_Exercise prompt_:
Across the records below, count every line that contains the string "gates", then report the count alone.

_Supplied records_:
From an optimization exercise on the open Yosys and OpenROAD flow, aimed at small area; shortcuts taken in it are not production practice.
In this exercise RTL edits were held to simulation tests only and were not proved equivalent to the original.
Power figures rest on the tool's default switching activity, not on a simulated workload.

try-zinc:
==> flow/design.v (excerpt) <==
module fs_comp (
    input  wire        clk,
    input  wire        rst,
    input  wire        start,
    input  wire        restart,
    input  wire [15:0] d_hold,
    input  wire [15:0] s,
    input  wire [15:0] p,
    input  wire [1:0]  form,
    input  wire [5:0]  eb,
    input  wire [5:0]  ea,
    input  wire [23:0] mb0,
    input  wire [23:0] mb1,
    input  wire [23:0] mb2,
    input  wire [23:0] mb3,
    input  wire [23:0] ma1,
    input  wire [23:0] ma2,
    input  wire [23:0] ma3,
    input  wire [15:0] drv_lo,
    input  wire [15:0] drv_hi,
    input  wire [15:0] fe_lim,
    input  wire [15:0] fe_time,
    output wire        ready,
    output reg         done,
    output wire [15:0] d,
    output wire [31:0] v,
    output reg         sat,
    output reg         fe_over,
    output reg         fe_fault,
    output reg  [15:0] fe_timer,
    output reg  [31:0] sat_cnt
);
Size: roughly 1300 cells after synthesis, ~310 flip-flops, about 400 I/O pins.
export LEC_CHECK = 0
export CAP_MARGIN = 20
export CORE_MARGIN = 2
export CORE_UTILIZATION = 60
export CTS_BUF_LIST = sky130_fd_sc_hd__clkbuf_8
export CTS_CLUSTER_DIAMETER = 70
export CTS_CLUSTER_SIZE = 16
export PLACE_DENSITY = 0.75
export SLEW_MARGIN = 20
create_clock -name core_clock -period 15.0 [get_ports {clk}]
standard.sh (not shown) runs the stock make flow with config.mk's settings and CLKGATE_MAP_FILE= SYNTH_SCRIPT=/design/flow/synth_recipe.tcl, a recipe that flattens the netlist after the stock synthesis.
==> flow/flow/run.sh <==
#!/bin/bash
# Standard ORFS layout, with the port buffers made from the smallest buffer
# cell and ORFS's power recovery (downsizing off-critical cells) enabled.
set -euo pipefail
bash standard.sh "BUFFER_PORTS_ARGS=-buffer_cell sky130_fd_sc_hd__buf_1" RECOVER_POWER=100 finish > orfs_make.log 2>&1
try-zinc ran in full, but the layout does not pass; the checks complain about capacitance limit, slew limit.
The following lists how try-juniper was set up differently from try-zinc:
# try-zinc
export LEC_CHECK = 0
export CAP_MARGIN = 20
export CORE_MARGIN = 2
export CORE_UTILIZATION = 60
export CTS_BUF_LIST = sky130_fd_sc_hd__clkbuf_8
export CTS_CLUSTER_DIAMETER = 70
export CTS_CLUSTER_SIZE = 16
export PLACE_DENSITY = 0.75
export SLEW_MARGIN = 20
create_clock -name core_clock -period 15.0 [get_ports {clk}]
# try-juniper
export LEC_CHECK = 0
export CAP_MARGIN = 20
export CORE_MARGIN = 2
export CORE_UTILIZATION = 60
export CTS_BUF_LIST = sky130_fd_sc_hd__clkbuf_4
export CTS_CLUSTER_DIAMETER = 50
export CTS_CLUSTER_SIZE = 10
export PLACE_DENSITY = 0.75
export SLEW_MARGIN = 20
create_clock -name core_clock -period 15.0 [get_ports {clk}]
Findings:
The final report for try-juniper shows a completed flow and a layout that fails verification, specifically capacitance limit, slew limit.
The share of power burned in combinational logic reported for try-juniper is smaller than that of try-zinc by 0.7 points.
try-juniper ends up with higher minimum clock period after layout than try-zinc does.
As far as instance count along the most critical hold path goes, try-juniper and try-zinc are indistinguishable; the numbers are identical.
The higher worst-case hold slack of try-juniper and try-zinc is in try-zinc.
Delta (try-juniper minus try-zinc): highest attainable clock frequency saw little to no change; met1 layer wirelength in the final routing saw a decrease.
* * *
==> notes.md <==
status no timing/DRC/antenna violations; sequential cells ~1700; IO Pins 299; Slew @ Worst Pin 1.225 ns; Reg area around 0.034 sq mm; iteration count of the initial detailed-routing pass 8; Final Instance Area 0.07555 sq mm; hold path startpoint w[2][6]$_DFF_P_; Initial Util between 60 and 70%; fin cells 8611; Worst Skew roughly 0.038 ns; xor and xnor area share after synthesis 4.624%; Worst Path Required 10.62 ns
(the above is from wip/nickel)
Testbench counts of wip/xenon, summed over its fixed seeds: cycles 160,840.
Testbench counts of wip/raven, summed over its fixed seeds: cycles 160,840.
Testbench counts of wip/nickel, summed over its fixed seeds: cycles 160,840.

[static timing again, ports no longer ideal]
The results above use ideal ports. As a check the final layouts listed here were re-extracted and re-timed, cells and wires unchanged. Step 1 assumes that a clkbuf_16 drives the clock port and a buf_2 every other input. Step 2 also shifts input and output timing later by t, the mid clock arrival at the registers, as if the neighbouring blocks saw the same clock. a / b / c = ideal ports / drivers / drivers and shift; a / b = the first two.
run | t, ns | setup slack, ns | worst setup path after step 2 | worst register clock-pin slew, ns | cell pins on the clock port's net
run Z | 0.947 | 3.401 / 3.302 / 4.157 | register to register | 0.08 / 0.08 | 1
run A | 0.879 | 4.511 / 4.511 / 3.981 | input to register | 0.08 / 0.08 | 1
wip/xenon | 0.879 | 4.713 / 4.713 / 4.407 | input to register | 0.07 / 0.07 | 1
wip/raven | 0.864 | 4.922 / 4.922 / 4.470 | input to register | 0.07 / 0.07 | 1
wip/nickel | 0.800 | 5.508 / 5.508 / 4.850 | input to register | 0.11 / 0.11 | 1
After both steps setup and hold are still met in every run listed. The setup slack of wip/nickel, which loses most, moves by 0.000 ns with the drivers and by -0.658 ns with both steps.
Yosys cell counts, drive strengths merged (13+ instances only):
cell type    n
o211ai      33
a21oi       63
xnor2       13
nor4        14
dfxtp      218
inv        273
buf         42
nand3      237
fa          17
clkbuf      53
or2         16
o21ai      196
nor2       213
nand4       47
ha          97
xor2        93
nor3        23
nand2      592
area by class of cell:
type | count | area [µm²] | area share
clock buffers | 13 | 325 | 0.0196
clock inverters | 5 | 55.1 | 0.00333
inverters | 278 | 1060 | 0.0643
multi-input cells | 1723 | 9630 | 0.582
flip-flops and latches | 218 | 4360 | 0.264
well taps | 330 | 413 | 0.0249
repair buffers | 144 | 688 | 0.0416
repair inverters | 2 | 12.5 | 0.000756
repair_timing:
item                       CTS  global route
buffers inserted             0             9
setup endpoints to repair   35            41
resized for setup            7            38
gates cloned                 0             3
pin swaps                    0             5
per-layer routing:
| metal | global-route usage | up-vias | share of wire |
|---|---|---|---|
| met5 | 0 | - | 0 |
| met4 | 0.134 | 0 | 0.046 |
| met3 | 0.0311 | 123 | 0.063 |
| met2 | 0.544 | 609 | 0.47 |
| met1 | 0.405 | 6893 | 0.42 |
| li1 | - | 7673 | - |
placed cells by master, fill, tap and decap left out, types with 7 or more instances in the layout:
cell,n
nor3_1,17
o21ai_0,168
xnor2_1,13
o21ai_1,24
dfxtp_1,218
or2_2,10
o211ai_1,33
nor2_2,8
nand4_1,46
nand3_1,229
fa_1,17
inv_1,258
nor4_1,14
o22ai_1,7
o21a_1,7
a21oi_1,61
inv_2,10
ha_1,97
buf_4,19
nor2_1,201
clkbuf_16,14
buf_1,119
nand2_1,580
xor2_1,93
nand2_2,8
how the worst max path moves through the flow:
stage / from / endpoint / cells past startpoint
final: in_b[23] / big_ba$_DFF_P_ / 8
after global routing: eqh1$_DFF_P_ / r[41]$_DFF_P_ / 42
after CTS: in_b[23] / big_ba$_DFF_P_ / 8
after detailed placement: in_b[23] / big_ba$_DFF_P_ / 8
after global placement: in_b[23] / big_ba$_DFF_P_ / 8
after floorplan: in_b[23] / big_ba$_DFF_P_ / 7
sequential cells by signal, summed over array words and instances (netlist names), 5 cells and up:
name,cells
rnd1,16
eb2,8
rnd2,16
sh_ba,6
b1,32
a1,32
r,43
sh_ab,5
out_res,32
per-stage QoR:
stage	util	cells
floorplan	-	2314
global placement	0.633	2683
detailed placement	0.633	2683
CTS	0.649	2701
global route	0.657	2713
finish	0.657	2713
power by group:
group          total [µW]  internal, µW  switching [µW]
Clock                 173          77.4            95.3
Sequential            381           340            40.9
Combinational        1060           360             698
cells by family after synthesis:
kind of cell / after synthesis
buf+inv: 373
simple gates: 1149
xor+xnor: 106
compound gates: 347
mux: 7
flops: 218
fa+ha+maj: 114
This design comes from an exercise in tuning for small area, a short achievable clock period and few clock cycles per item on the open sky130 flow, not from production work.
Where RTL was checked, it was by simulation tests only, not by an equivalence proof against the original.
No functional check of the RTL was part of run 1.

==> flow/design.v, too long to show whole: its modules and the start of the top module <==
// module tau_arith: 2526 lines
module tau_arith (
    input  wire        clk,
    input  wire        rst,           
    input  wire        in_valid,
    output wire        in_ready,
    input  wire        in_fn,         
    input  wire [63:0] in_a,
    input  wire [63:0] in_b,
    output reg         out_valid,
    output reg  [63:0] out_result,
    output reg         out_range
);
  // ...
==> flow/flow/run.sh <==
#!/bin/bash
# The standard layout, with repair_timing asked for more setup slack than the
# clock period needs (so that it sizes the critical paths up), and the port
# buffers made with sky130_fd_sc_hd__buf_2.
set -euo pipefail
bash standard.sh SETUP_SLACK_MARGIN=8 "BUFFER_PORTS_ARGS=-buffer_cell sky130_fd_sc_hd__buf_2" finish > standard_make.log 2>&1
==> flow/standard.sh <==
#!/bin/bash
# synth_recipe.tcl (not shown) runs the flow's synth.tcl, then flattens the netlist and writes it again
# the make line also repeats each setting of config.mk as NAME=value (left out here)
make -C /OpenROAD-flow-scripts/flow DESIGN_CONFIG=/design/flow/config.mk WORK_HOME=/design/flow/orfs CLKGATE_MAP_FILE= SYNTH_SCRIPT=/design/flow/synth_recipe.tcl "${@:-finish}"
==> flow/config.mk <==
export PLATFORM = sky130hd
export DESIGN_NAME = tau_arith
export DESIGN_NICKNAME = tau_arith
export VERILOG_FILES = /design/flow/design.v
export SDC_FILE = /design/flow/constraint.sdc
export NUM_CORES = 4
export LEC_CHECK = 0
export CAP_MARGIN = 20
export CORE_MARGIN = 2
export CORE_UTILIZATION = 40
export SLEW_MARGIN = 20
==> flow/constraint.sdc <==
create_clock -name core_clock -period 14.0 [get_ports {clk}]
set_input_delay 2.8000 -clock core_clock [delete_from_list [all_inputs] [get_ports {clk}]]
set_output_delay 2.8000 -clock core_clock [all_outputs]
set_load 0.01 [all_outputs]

_Reply_:
3